What you are asked to do: All of the records should be given again exactly as they appear.
[Input data — start]
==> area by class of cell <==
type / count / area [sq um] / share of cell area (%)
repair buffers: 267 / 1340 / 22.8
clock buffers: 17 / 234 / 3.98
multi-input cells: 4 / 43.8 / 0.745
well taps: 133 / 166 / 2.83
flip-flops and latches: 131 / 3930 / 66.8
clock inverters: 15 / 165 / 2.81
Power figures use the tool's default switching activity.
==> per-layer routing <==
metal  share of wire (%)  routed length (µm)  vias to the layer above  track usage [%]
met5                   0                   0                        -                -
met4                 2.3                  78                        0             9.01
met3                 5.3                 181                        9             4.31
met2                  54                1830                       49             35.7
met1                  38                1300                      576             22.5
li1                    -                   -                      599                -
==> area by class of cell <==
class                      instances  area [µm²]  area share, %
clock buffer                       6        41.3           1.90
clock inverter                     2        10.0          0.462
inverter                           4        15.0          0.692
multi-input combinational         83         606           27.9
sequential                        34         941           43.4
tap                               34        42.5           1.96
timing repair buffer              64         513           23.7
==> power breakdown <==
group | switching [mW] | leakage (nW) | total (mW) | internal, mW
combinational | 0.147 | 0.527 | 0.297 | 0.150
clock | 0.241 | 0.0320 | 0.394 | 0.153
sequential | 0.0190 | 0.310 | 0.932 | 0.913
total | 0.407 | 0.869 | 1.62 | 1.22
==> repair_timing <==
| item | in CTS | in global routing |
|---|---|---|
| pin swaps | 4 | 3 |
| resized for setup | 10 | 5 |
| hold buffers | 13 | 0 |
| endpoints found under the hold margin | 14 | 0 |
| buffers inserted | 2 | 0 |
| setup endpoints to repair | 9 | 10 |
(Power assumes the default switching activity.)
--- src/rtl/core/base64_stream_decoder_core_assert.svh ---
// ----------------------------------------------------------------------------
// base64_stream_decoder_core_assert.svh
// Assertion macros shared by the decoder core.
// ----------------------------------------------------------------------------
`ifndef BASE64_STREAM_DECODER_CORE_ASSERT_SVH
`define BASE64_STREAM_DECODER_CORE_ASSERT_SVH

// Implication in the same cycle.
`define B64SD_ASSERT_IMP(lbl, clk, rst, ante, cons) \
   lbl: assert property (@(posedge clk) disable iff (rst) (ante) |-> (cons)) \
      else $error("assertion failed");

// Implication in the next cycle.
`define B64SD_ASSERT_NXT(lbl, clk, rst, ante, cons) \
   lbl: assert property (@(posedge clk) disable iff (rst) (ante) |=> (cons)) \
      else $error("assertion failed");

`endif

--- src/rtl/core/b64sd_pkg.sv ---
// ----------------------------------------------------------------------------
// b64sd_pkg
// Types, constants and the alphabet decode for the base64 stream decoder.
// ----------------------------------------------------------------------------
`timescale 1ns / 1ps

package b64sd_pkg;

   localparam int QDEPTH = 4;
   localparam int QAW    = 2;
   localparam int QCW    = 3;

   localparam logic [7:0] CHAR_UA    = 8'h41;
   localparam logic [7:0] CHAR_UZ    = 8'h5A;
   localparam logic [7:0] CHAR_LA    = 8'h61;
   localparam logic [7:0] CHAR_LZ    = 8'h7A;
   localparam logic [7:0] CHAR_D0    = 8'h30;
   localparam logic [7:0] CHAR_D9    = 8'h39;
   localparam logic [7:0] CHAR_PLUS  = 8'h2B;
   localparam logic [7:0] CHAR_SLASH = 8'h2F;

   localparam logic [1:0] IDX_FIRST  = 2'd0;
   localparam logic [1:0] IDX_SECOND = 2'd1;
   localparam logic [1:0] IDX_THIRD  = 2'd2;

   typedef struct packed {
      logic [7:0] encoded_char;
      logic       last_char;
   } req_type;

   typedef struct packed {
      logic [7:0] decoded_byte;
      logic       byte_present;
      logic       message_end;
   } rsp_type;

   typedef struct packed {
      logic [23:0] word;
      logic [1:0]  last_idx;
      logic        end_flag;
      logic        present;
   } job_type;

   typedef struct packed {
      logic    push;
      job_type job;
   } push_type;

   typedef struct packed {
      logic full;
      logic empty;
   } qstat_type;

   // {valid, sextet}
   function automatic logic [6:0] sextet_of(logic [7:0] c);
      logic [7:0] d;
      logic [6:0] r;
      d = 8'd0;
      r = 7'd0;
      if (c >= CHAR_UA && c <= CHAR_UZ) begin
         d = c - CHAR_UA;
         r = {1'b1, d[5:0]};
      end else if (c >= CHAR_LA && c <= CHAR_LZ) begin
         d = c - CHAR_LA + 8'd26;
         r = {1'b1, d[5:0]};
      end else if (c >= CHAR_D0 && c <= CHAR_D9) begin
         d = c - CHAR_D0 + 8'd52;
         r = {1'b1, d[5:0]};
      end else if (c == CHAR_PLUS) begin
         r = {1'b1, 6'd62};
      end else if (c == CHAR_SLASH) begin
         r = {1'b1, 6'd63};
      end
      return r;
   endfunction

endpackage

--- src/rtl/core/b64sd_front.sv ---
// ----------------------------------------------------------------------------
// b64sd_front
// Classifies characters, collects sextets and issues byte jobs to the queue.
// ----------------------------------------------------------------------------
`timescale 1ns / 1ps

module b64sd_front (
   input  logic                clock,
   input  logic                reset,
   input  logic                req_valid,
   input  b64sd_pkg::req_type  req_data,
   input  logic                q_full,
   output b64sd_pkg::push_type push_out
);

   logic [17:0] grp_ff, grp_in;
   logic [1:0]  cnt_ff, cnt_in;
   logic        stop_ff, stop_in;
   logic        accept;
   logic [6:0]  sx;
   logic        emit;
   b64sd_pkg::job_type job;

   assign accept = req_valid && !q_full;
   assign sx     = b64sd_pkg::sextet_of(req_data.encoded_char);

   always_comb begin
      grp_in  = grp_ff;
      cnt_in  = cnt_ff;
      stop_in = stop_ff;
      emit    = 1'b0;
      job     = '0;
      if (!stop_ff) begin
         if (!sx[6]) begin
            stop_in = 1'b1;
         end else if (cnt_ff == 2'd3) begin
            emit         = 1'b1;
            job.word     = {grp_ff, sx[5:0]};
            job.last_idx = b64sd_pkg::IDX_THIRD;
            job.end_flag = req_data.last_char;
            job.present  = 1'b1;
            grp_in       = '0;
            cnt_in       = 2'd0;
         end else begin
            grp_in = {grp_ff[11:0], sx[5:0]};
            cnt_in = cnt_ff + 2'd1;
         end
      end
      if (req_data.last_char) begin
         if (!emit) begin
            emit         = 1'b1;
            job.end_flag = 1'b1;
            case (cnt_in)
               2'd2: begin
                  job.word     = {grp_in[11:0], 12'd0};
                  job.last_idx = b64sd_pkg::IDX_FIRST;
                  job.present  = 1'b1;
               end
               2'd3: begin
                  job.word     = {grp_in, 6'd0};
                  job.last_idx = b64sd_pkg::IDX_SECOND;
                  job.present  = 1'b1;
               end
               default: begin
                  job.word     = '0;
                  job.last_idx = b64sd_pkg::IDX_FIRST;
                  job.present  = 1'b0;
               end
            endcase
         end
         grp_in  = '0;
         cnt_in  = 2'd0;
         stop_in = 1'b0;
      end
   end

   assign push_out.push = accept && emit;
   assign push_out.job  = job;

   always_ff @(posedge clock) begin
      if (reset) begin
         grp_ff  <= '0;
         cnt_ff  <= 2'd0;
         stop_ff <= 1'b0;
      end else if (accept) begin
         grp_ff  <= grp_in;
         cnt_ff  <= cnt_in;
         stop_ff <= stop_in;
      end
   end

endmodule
[Input data — finish]
Output of the task:
==> area by class of cell <==
type / count / area [sq um] / share of cell area (%)
repair buffers: 267 / 1340 / 22.8
clock buffers: 17 / 234 / 3.98
multi-input cells: 4 / 43.8 / 0.745
well taps: 133 / 166 / 2.83
flip-flops and latches: 131 / 3930 / 66.8
clock inverters: 15 / 165 / 2.81
Power figures use the tool's default switching activity.
==> per-layer routing <==
metal  share of wire (%)  routed length (µm)  vias to the layer above  track usage [%]
met5                   0                   0                        -                -
met4                 2.3                  78                        0             9.01
met3                 5.3                 181                        9             4.31
met2                  54                1830                       49             35.7
met1                  38                1300                      576             22.5
li1                    -                   -                      599                -
==> area by class of cell <==
class                      instances  area [µm²]  area share, %
clock buffer                       6        41.3           1.90
clock inverter                     2        10.0          0.462
inverter                           4        15.0          0.692
multi-input combinational         83         606           27.9
sequential                        34         941           43.4
tap                               34        42.5           1.96
timing repair buffer              64         513           23.7
==> power breakdown <==
group | switching [mW] | leakage (nW) | total (mW) | internal, mW
combinational | 0.147 | 0.527 | 0.297 | 0.150
clock | 0.241 | 0.0320 | 0.394 | 0.153
sequential | 0.0190 | 0.310 | 0.932 | 0.913
total | 0.407 | 0.869 | 1.62 | 1.22
==> repair_timing <==
| item | in CTS | in global routing |
|---|---|---|
| pin swaps | 4 | 3 |
| resized for setup | 10 | 5 |
| hold buffers | 13 | 0 |
| endpoints found under the hold margin | 14 | 0 |
| buffers inserted | 2 | 0 |
| setup endpoints to repair | 9 | 10 |
(Power assumes the default switching activity.)
--- src/rtl/core/base64_stream_decoder_core_assert.svh ---
// ----------------------------------------------------------------------------
// base64_stream_decoder_core_assert.svh
// Assertion macros shared by the decoder core.
// ----------------------------------------------------------------------------
`ifndef BASE64_STREAM_DECODER_CORE_ASSERT_SVH
`define BASE64_STREAM_DECODER_CORE_ASSERT_SVH

// Implication in the same cycle.
`define B64SD_ASSERT_IMP(lbl, clk, rst, ante, cons) \
   lbl: assert property (@(posedge clk) disable iff (rst) (ante) |-> (cons)) \
      else $error("assertion failed");

// Implication in the next cycle.
`define B64SD_ASSERT_NXT(lbl, clk, rst, ante, cons) \
   lbl: assert property (@(posedge clk) disable iff (rst) (ante) |=> (cons)) \
      else $error("assertion failed");

`endif

--- src/rtl/core/b64sd_pkg.sv ---
// ----------------------------------------------------------------------------
// b64sd_pkg
// Types, constants and the alphabet decode for the base64 stream decoder.
// ----------------------------------------------------------------------------
`timescale 1ns / 1ps

package b64sd_pkg;

   localparam int QDEPTH = 4;
   localparam int QAW    = 2;
   localparam int QCW    = 3;

   localparam logic [7:0] CHAR_UA    = 8'h41;
   localparam logic [7:0] CHAR_UZ    = 8'h5A;
   localparam logic [7:0] CHAR_LA    = 8'h61;
   localparam logic [7:0] CHAR_LZ    = 8'h7A;
   localparam logic [7:0] CHAR_D0    = 8'h30;
   localparam logic [7:0] CHAR_D9    = 8'h39;
   localparam logic [7:0] CHAR_PLUS  = 8'h2B;
   localparam logic [7:0] CHAR_SLASH = 8'h2F;

   localparam logic [1:0] IDX_FIRST  = 2'd0;
   localparam logic [1:0] IDX_SECOND = 2'd1;
   localparam logic [1:0] IDX_THIRD  = 2'd2;

   typedef struct packed {
      logic [7:0] encoded_char;
      logic       last_char;
   } req_type;

   typedef struct packed {
      logic [7:0] decoded_byte;
      logic       byte_present;
      logic       message_end;
   } rsp_type;

   typedef struct packed {
      logic [23:0] word;
      logic [1:0]  last_idx;
      logic        end_flag;
      logic        present;
   } job_type;

   typedef struct packed {
      logic    push;
      job_type job;
   } push_type;

   typedef struct packed {
      logic full;
      logic empty;
   } qstat_type;

   // {valid, sextet}
   function automatic logic [6:0] sextet_of(logic [7:0] c);
      logic [7:0] d;
      logic [6:0] r;
      d = 8'd0;
      r = 7'd0;
      if (c >= CHAR_UA && c <= CHAR_UZ) begin
         d = c - CHAR_UA;
         r = {1'b1, d[5:0]};
      end else if (c >= CHAR_LA && c <= CHAR_LZ) begin
         d = c - CHAR_LA + 8'd26;
         r = {1'b1, d[5:0]};
      end else if (c >= CHAR_D0 && c <= CHAR_D9) begin
         d = c - CHAR_D0 + 8'd52;
         r = {1'b1, d[5:0]};
      end else if (c == CHAR_PLUS) begin
         r = {1'b1, 6'd62};
      end else if (c == CHAR_SLASH) begin
         r = {1'b1, 6'd63};
      end
      return r;
   endfunction

endpackage

--- src/rtl/core/b64sd_front.sv ---
// ----------------------------------------------------------------------------
// b64sd_front
// Classifies characters, collects sextets and issues byte jobs to the queue.
// ----------------------------------------------------------------------------
`timescale 1ns / 1ps

module b64sd_front (
   input  logic                clock,
   input  logic                reset,
   input  logic                req_valid,
   input  b64sd_pkg::req_type  req_data,
   input  logic                q_full,
   output b64sd_pkg::push_type push_out
);

   logic [17:0] grp_ff, grp_in;
   logic [1:0]  cnt_ff, cnt_in;
   logic        stop_ff, stop_in;
   logic        accept;
   logic [6:0]  sx;
   logic        emit;
   b64sd_pkg::job_type job;

   assign accept = req_valid && !q_full;
   assign sx     = b64sd_pkg::sextet_of(req_data.encoded_char);

   always_comb begin
      grp_in  = grp_ff;
      cnt_in  = cnt_ff;
      stop_in = stop_ff;
      emit    = 1'b0;
      job     = '0;
      if (!stop_ff) begin
         if (!sx[6]) begin
            stop_in = 1'b1;
         end else if (cnt_ff == 2'd3) begin
            emit         = 1'b1;
            job.word     = {grp_ff, sx[5:0]};
            job.last_idx = b64sd_pkg::IDX_THIRD;
            job.end_flag = req_data.last_char;
            job.present  = 1'b1;
            grp_in       = '0;
            cnt_in       = 2'd0;
         end else begin
            grp_in = {grp_ff[11:0], sx[5:0]};
            cnt_in = cnt_ff + 2'd1;
         end
      end
      if (req_data.last_char) begin
         if (!emit) begin
            emit         = 1'b1;
            job.end_flag = 1'b1;
            case (cnt_in)
               2'd2: begin
                  job.word     = {grp_in[11:0], 12'd0};
                  job.last_idx = b64sd_pkg::IDX_FIRST;
                  job.present  = 1'b1;
               end
               2'd3: begin
                  job.word     = {grp_in, 6'd0};
                  job.last_idx = b64sd_pkg::IDX_SECOND;
                  job.present  = 1'b1;
               end
               default: begin
                  job.word     = '0;
                  job.last_idx = b64sd_pkg::IDX_FIRST;
                  job.present  = 1'b0;
               end
            endcase
         end
         grp_in  = '0;
         cnt_in  = 2'd0;
         stop_in = 1'b0;
      end
   end

   assign push_out.push = accept && emit;
   assign push_out.job  = job;

   always_ff @(posedge clock) begin
      if (reset) begin
         grp_ff  <= '0;
         cnt_ff  <= 2'd0;
         stop_ff <= 1'b0;
      end else if (accept) begin
         grp_ff  <= grp_in;
         cnt_ff  <= cnt_in;
         stop_ff <= stop_in;
      end
   end

endmodule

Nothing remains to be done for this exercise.